• Exercise prompt
Repeat only the lines below from the one containing "- The run finished, with violations left." through the one containing "- CTS Hold Bufs: 0", inclusive, exactly as written.

• Task data
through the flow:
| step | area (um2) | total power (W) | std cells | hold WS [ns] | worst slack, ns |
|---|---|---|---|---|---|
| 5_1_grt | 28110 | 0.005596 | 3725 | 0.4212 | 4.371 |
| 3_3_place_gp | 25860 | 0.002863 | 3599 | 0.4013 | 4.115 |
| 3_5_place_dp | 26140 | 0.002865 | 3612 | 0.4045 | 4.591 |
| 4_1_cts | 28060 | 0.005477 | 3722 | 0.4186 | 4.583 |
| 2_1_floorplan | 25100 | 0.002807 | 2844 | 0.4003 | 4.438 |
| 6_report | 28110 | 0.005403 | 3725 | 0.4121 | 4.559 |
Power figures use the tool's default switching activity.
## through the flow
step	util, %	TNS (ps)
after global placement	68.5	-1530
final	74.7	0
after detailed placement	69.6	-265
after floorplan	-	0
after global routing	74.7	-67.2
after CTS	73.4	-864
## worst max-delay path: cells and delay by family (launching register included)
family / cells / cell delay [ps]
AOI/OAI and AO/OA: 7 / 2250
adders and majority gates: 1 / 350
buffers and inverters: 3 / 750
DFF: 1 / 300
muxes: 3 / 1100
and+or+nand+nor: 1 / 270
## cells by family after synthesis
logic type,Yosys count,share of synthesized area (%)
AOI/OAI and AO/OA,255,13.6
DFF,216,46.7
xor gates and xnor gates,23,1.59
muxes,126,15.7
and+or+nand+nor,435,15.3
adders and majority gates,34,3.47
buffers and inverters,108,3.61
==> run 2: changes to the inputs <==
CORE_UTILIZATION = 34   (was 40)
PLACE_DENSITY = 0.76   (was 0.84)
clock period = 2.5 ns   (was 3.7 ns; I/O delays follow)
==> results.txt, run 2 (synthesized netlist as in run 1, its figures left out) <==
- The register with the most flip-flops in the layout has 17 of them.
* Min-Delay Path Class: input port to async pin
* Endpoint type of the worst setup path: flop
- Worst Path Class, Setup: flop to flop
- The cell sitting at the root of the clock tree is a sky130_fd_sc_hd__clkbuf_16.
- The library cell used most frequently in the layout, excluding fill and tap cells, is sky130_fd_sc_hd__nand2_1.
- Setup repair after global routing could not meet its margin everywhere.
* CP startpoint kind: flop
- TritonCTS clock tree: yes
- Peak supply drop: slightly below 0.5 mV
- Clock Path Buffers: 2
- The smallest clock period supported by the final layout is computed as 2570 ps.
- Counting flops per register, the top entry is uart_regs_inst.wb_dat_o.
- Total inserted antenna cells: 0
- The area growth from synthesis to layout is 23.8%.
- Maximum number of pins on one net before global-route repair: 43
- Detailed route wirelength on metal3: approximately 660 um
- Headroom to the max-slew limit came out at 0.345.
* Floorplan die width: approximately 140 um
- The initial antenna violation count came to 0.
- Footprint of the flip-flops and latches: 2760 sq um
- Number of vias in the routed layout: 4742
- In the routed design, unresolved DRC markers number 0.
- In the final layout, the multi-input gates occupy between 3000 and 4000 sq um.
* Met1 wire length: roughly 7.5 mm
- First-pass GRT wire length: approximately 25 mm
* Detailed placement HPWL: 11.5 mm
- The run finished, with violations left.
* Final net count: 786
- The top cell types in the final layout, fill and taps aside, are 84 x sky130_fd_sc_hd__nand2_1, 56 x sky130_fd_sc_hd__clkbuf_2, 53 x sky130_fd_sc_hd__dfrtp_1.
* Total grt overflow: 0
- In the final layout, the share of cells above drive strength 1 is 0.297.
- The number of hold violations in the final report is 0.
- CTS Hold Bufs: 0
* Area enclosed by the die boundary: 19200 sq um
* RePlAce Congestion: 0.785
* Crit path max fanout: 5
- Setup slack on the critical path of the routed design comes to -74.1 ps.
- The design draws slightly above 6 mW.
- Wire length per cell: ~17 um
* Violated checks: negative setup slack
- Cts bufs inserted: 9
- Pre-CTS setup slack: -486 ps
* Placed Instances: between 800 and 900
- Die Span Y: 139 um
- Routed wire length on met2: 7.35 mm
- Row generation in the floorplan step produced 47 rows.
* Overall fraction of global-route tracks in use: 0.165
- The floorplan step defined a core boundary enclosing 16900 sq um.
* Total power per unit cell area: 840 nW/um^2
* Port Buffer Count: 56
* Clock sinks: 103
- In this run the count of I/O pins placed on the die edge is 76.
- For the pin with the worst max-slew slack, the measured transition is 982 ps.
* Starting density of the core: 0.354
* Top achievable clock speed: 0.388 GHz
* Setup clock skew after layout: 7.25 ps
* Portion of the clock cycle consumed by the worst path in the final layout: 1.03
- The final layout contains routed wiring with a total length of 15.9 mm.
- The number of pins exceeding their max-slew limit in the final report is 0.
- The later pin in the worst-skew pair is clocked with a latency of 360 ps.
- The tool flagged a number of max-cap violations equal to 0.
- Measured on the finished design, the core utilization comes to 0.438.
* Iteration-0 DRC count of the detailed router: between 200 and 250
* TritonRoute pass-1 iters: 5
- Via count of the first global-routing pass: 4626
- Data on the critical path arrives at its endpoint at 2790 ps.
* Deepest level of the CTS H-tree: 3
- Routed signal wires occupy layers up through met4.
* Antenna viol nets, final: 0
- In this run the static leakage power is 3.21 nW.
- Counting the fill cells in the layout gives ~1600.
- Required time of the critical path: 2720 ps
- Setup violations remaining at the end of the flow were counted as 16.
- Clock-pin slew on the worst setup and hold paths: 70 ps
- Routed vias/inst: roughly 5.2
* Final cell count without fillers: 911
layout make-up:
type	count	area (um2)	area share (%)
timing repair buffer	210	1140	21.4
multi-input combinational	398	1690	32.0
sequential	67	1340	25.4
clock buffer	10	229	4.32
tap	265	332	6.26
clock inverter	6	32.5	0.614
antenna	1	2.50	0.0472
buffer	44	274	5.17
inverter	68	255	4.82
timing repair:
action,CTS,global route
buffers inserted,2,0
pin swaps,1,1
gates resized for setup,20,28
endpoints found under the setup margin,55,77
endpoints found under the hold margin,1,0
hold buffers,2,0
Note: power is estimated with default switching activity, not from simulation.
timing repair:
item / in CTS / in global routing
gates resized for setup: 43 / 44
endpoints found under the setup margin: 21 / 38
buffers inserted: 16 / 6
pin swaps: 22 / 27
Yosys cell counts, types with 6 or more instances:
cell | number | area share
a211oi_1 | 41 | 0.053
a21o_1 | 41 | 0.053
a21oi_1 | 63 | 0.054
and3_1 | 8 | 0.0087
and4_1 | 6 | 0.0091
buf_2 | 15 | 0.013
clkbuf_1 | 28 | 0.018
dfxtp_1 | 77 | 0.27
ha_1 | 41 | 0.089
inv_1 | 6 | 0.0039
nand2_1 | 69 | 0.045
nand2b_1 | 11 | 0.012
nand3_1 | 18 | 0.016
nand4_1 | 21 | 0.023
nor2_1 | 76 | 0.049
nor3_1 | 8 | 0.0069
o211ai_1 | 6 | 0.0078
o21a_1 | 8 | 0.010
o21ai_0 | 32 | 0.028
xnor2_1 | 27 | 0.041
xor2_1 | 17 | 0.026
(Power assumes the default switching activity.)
### config.mk
export PLATFORM = sky130hd
export DESIGN_NAME = checker_ctlif
export DESIGN_NICKNAME = d
export VERILOG_FILES = /design/src/checker_pkg.sv /design/src/checker_ctlif.sv
export VERILOG_INCLUDE_DIRS = /design/src
export SDC_FILE = /design/constraint.sdc
export NUM_CORES = 1
export LEC_CHECK = 0
export ABC_AREA = 1
export BUFFER_PORTS_ARGS = -buffer_cell sky130_fd_sc_hd__buf_4
export CORE_ASPECT_RATIO = 0.5
export CORE_MARGIN = 1.5
export CORE_UTILIZATION = 35
export CTS_CLUSTER_DIAMETER = 120
export DETAILED_ROUTE_END_ITERATION = 8
export GPL_TIMING_DRIVEN = 1
export SYNTH_ARGS = -nofsm -noshare
export SYNTH_HDL_FRONTEND = slang
export SYNTH_SLANG_ARGS = --single-unit
### constraint.sdc
create_clock -name mpu_clk -period 1.16 [get_ports mpu_clk]
set_input_delay 0.232 -clock mpu_clk [delete_from_list [all_inputs] [get_ports mpu_clk]]
set_output_delay 0.232 -clock mpu_clk [all_outputs]
set_load 0.02 [all_outputs]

• Exercise answer
- The run finished, with violations left.
* Final net count: 786
- The top cell types in the final layout, fill and taps aside, are 84 x sky130_fd_sc_hd__nand2_1, 56 x sky130_fd_sc_hd__clkbuf_2, 53 x sky130_fd_sc_hd__dfrtp_1.
* Total grt overflow: 0
- In the final layout, the share of cells above drive strength 1 is 0.297.
- The number of hold violations in the final report is 0.
- CTS Hold Bufs: 0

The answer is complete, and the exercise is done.